After he died last week, Salon.com reprinted a chapter from his memoir on why he did not fear death. What struck me about Ebert’s musings is that, while there are many magnificent films about death, he didn’t mention any of them. Instead of talking about a film like, say, Kurosawa’s Ikiru (the greatest film I know of a man dying of cancer), he instead cited passages from literature.
I wasn’t surprised to see him quoting Whitman since the poet shared Ebert’s enthusiasm for life and his generosity of spirit. Here’s Ebert on how his “faith” is not in a heaven but in a connection with life:
Many readers have informed me that it is a tragic and dreary business to go into death without faith.

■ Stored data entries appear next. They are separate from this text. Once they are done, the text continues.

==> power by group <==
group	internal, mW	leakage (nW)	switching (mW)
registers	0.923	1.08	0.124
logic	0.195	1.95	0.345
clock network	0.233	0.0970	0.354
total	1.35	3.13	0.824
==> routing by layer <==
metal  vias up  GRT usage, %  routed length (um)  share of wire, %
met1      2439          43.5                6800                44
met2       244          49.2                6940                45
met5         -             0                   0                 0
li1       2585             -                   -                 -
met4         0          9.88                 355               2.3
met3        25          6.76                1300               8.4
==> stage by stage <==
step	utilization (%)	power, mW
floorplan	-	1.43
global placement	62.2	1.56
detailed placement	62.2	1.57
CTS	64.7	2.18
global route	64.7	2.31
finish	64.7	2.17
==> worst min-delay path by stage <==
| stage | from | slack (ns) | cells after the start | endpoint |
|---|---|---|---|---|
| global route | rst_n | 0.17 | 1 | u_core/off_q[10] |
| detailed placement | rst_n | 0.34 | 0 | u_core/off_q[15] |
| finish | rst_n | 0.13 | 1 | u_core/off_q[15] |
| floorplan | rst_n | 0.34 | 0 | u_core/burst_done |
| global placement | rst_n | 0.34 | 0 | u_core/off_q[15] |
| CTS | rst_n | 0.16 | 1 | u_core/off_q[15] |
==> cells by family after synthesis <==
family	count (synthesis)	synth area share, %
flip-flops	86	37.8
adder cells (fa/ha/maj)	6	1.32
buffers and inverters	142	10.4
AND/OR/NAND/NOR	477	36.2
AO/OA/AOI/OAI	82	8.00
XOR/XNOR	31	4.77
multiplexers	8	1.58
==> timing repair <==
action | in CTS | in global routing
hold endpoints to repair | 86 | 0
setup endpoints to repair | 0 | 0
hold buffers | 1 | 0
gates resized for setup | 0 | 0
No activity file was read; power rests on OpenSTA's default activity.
<file path="config.mk">
export PLATFORM = sky130hd
export DESIGN_NAME = serial_add_ctrl_flat
export DESIGN_NICKNAME = d
export VERILOG_FILES = /design/src/rtl/serial_add_ctrl_if.sv /design/src/rtl/serial_add_ctrl.sv /design/src/flat_wrapper.sv
export SDC_FILE = /design/constraint.sdc
export NUM_CORES = 1
export LEC_CHECK = 0
export BUFFER_PORTS_ARGS = -buffer_cell sky130_fd_sc_hd__buf_2
export CORE_MARGIN = 10
export CORE_UTILIZATION = 58
export CTS_CLUSTER_SIZE = 25
export DETAILED_ROUTE_END_ITERATION = 10
export PLACE_DENSITY = 0.82
export SLEW_MARGIN = 20
export SYNTH_ARGS = -nofsm -noshare
export SYNTH_HDL_FRONTEND = slang
export SYNTH_HIERARCHICAL = 1
export SYNTH_SLANG_ARGS = --single-unit
</file>
<file path="constraint.sdc">
create_clock -name clk -period 2.4 [get_ports clk]
set_clock_uncertainty 0.1 [all_clocks]
set_input_delay 0.48 -clock clk [delete_from_list [all_inputs] [get_ports clk]]
set_output_delay 0.48 -clock clk [all_outputs]
set_load 0.02 [all_outputs]
</file>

I don’t feel that way. “Faith” is neutral. All depends on what is believed in. I have no desire to live forever. The concept frightens me. I am 69, have had cancer, will die sooner than most of those reading this. That is in the nature of things. In my plans for life after death, I say, again with Whitman:
I bequeath myself to the dirt to grow from the grass I love,
If you want me again look for me under your boot-soles.

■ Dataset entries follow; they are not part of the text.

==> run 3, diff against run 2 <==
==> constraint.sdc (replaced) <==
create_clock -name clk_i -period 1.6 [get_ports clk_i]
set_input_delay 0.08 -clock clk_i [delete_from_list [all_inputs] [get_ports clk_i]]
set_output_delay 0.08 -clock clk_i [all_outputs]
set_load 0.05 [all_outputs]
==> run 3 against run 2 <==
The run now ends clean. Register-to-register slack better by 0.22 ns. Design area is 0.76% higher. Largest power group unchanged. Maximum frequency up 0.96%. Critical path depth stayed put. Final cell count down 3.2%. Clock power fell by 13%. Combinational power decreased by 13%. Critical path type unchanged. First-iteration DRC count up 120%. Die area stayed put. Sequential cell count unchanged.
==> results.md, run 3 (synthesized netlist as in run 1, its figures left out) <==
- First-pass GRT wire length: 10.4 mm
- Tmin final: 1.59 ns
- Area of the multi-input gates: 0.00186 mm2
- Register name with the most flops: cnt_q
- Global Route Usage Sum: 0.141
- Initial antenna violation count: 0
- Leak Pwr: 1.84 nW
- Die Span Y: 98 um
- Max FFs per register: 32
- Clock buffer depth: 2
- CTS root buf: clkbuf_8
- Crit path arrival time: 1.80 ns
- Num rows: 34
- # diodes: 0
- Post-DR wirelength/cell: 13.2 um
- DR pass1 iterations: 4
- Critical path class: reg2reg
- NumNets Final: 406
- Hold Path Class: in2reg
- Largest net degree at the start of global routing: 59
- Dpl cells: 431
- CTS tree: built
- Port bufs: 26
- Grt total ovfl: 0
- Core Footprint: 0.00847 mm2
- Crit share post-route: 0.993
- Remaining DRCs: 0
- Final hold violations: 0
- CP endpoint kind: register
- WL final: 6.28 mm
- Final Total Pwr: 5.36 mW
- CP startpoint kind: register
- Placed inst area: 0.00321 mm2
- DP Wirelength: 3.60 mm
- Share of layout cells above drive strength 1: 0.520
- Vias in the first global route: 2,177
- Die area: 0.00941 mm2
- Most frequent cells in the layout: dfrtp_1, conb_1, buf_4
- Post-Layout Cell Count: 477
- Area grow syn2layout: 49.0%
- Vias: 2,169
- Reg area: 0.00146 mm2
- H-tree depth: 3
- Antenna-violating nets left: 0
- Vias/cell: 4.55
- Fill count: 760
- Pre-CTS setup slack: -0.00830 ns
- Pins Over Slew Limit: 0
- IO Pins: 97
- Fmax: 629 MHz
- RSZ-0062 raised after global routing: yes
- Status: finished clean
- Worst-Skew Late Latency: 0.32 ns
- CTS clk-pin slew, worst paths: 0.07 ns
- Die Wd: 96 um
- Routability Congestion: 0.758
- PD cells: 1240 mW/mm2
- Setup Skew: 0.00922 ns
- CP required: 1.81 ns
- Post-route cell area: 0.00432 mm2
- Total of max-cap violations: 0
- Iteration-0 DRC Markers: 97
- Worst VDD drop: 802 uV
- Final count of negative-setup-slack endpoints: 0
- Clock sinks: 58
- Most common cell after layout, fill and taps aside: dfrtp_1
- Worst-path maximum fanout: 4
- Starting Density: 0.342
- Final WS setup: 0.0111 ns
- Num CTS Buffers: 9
<file path="config.mk">
export PLATFORM = sky130hd
export DESIGN_NAME = divider_nr
export DESIGN_NICKNAME = d
export VERILOG_FILES = /design/src/rtl/divider_nr.sv
export SDC_FILE = /design/constraint.sdc
export NUM_CORES = 1
export LEC_CHECK = 0
export BUFFER_PORTS_ARGS = -buffer_cell sky130_fd_sc_hd__buf_2
export CAP_MARGIN = 20
export CORE_ASPECT_RATIO = 0.75
export CORE_MARGIN = 2
export CORE_UTILIZATION = 60
export CTS_BUF_LIST = sky130_fd_sc_hd__clkbuf_4 sky130_fd_sc_hd__clkbuf_8
export DETAILED_ROUTE_END_ITERATION = 7
export HOLD_SLACK_MARGIN = 0.08
export PLACE_DENSITY = 0.8
export REMOVE_ABC_BUFFERS = 1
export SYNTH_ARGS = -nofsm -noshare
export SYNTH_HDL_FRONTEND = slang
export SYNTH_SLANG_ARGS = --single-unit
</file>
<file path="constraint.sdc">
create_clock -name clk -period 8.8 [get_ports clk]
set_input_delay 1.32 -clock clk [delete_from_list [all_inputs] [get_ports clk]]
set_output_delay 1.32 -clock clk [all_outputs]
set_load 0.005 [all_outputs]
</file>
File: src/rtl/edge_implication_monitor.sv
// edge_implication_monitor
//   Multi-channel run-time checker for "a |-> ##[0:WINDOW] <edge>(b)".
//   Each channel samples a[i]/b[i] on posedge clk and resolves one attempt
//   at a time. It reports pass/fail pulses, saturating counters and a
//   sticky error flag.
// Ports
//   clk, rst_n   sampling clock (posedge), async active-low reset
//   en           monitor enable; low aborts pending attempts silently
//   clr          sync clear of counters and sticky flags
//   mode         00 rise, 01 fall, 10 any edge, 11 stable
//   a, b         antecedent / consequent per channel
//   pass_pulse   one-cycle pulse per passed attempt
//   fail_pulse   one-cycle pulse per failed attempt
//   busy         attempt pending (window open)
//   err_sticky   set on any fail
//   pass_cnt     saturating pass counters, ch i at [i*CNT_W +: CNT_W]
//   fail_cnt     saturating fail counters, same packing
//
// state  | meaning
// IDLE   | no attempt open; a=1 starts one
// PEND   | attempt open, waiting for the edge until wcnt reaches WINDOW
module edge_implication_monitor #(
   parameter int CHANNELS = 4,
   parameter int WINDOW   = 0,
   parameter int CNT_W    = 16
) (
   input  logic                      clk,
   input  logic                      rst_n,
   input  logic                      en,
   input  logic                      clr,
   input  logic [1:0]                mode,
   input  logic [CHANNELS-1:0]       a,
   input  logic [CHANNELS-1:0]       b,
   output logic [CHANNELS-1:0]       pass_pulse,
   output logic [CHANNELS-1:0]       fail_pulse,
   output logic [CHANNELS-1:0]       busy,
   output logic [CHANNELS-1:0]       err_sticky,
   output logic [CHANNELS*CNT_W-1:0] pass_cnt,
   output logic [CHANNELS*CNT_W-1:0] fail_cnt
);

   localparam int WCNT_W = (WINDOW < 1) ? 1 : $clog2(WINDOW + 1);
   localparam logic [WCNT_W-1:0] WIN_L   = WCNT_W'(WINDOW);
   localparam logic [CNT_W-1:0]  CNT_MAX = '1;

   localparam logic [0:0] S_IDLE = 1'b0;
   localparam logic [0:0] S_PEND = 1'b1;

   logic [CHANNELS-1:0]        b_q;
   logic [CHANNELS-1:0]        state_q, state_d;
   logic [CHANNELS*WCNT_W-1:0] wcnt_q, wcnt_d;
   logic [CHANNELS-1:0]        pass_q, pass_d;
   logic [CHANNELS-1:0]        fail_q, fail_d;
   logic [CHANNELS-1:0]        err_q, err_d;
   logic [CHANNELS*CNT_W-1:0]  pcnt_q, pcnt_d;
   logic [CHANNELS*CNT_W-1:0]  fcnt_q, fcnt_d;
   logic [CHANNELS-1:0]        edge_hit;

   // Edge qualifier against the previous sample; b_q tracks b even when
   // disabled so re-enabling does not see a stale edge.
   always_comb begin
      case (mode)
         2'b00:   edge_hit = b & ~b_q;
         2'b01:   edge_hit = ~b & b_q;
         2'b10:   edge_hit = b ^ b_q;
         default: edge_hit = ~(b ^ b_q);
      endcase
   end

   always_comb begin
      state_d = state_q;
      wcnt_d  = wcnt_q;
      pass_d  = '0;
      fail_d  = '0;
      for (int i = 0; i < CHANNELS; i++) begin
         if (!en) begin
            state_d[i]                    = S_IDLE;
            wcnt_d[i*WCNT_W +: WCNT_W]    = '0;
         end else if (state_q[i] == S_IDLE) begin
            if (a[i]) begin
               if (edge_hit[i]) begin
                  pass_d[i] = 1'b1;
               end else if (WINDOW == 0) begin
                  fail_d[i] = 1'b1;
               end else begin
                  state_d[i]                 = S_PEND;
                  wcnt_d[i*WCNT_W +: WCNT_W] = WCNT_W'(1);
               end
            end
         end else begin
            // New antecedents are ignored while an attempt is open.
            if (edge_hit[i]) begin
               pass_d[i]                  = 1'b1;
               state_d[i]                 = S_IDLE;
               wcnt_d[i*WCNT_W +: WCNT_W] = '0;
            end else if (wcnt_q[i*WCNT_W +: WCNT_W] == WIN_L) begin
               fail_d[i]                  = 1'b1;
               state_d[i]                 = S_IDLE;
               wcnt_d[i*WCNT_W +: WCNT_W] = '0;
            end else begin
               wcnt_d[i*WCNT_W +: WCNT_W] = wcnt_q[i*WCNT_W +: WCNT_W] + WCNT_W'(1);
            end
         end
      end
   end

   // clr wins over a coinciding resolution: the event pulses but is not counted.
   always_comb begin
      pcnt_d = pcnt_q;
      fcnt_d = fcnt_q;
      err_d  = clr ? '0 : (err_q | fail_d);
      for (int i = 0; i < CHANNELS; i++) begin
         if (clr) begin
            pcnt_d[i*CNT_W +: CNT_W] = '0;
            fcnt_d[i*CNT_W +: CNT_W] = '0;
         end else begin
            if (pass_d[i] && (pcnt_q[i*CNT_W +: CNT_W] != CNT_MAX))
               pcnt_d[i*CNT_W +: CNT_W] = pcnt_q[i*CNT_W +: CNT_W] + CNT_W'(1);
            if (fail_d[i] && (fcnt_q[i*CNT_W +: CNT_W] != CNT_MAX))
               fcnt_d[i*CNT_W +: CNT_W] = fcnt_q[i*CNT_W +: CNT_W] + CNT_W'(1);
         end
      end
   end

   always_ff @(posedge clk or negedge rst_n) begin
      if (!rst_n) begin
         b_q     <= '0;
         state_q <= '0;
         wcnt_q  <= '0;
         pass_q  <= '0;
         fail_q  <= '0;
         err_q   <= '0;
         pcnt_q  <= '0;
         fcnt_q  <= '0;
      end else begin
         b_q     <= b;
         state_q <= state_d;
         wcnt_q  <= wcnt_d;
         pass_q  <= pass_d;
         fail_q  <= fail_d;
         err_q   <= err_d;
         pcnt_q  <= pcnt_d;
         fcnt_q  <= fcnt_d;
      end
   end

   assign pass_pulse = pass_q;
   assign fail_pulse = fail_q;
   assign busy       = state_q;
   assign err_sticky = err_q;
   assign pass_cnt   = pcnt_q;
   assign fail_cnt   = fcnt_q;

endmodule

And with Will, the brother in Saul Bellow’s “Herzog,” I say, “Look for me in the weather reports.”
Ebert also quotes Irish dramatist Brendan Behan:
I respect kindness in human beings first of all, and kindness to animals. I don’t respect the law; I have a total irreverence for anything connected with society except that which makes the roads safer, the beer stronger, the food cheaper and the old men and old women warmer in the winter and happier in the summer.
About which Ebert says,
That does a pretty good job of summing it up. “Kindness” covers all of my political beliefs. No need to spell them out. I believe that if, at the end, according to our abilities, we have done something to make others a little happier, and something to make ourselves a little happier, that is about the best we can do. To make others less happy is a crime. To make ourselves unhappy is where all crime starts. We must try to contribute joy to the world. That is true no matter what our problems, our health, our circumstances. We must try. I didn’t always know this and am happy I lived long enough to find it out.
At another point I suspect he is quoting Kurt Vonnegut’s Slaughterhouse Five:
After a lifetime of writing, teaching, broadcasting and telling too many jokes, I will leave behind more memes than many. They will all also eventually die, but so it goes.

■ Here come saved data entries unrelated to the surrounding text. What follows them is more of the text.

==> src/rtl/simon_pattern_mem.sv <==
// Pattern storage: DEPTH x 2-bit registers, synchronous write, combinational read.
// Contents are not reset; the sequencer's len gates every read.
module simon_pattern_mem #(
    parameter int DEPTH = 16,
    parameter int AW    = 4
) (
    input  logic          clk,
    input  logic          wr_en,
    input  logic [AW-1:0] wr_addr,
    input  logic [1:0]    wr_data,
    input  logic [AW-1:0] rd_addr,
    output logic [1:0]    rd_data
);

    logic [1:0] mem [DEPTH];

    always_ff @(posedge clk) begin
        if (wr_en) mem[wr_addr] <= wr_data;
    end

    assign rd_data = (int'(rd_addr) < DEPTH) ? mem[rd_addr] : 2'b00;

endmodule
$ cat src/rtl/serial_byte_rx_if.sv
// Output handshake of serial_byte_rx: a one-entry valid/ready word register.
// The receiver drives the word and its valid flag (master), the consumer
// drives ready (slave).
interface serial_byte_rx_if #(
    parameter int DATA_W = 8
);
    logic [DATA_W-1:0] dout;
    logic              dout_valid;
    logic              dout_ready;

    modport master (
        output dout,
        output dout_valid,
        input  dout_ready
    );

    modport slave (
        input  dout,
        input  dout_valid,
        output dout_ready
    );
endinterface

And then there is Henry James:
One of these days I will encounter what Henry James called on his deathbed “the distinguished thing.”
Ebert ends the excerpt quoting one of my favorite characters from when I was a child. After citing a lovely Vincent Van Gogh passage about how dying early of an illness is to go by means of a “celestial means of locomotion” (as opposed to old age, which is going to death “by foot”), Ebert turns to Tintin’s dog Milou (Snowy in the English translation):
That [Van Gogh’s passage] is a lovely thing to read, and a relief to find I will probably take the celestial locomotive. Or, as his little dog, Milou, says whenever Tintin proposes a journey, “Pas à pied, j’ espère!” Not by foot, I hope!
The credits have rolled on the movie that was Roger Ebert and all we can do now is lean back, shake our heads admiringly, and say, “What a show that was!”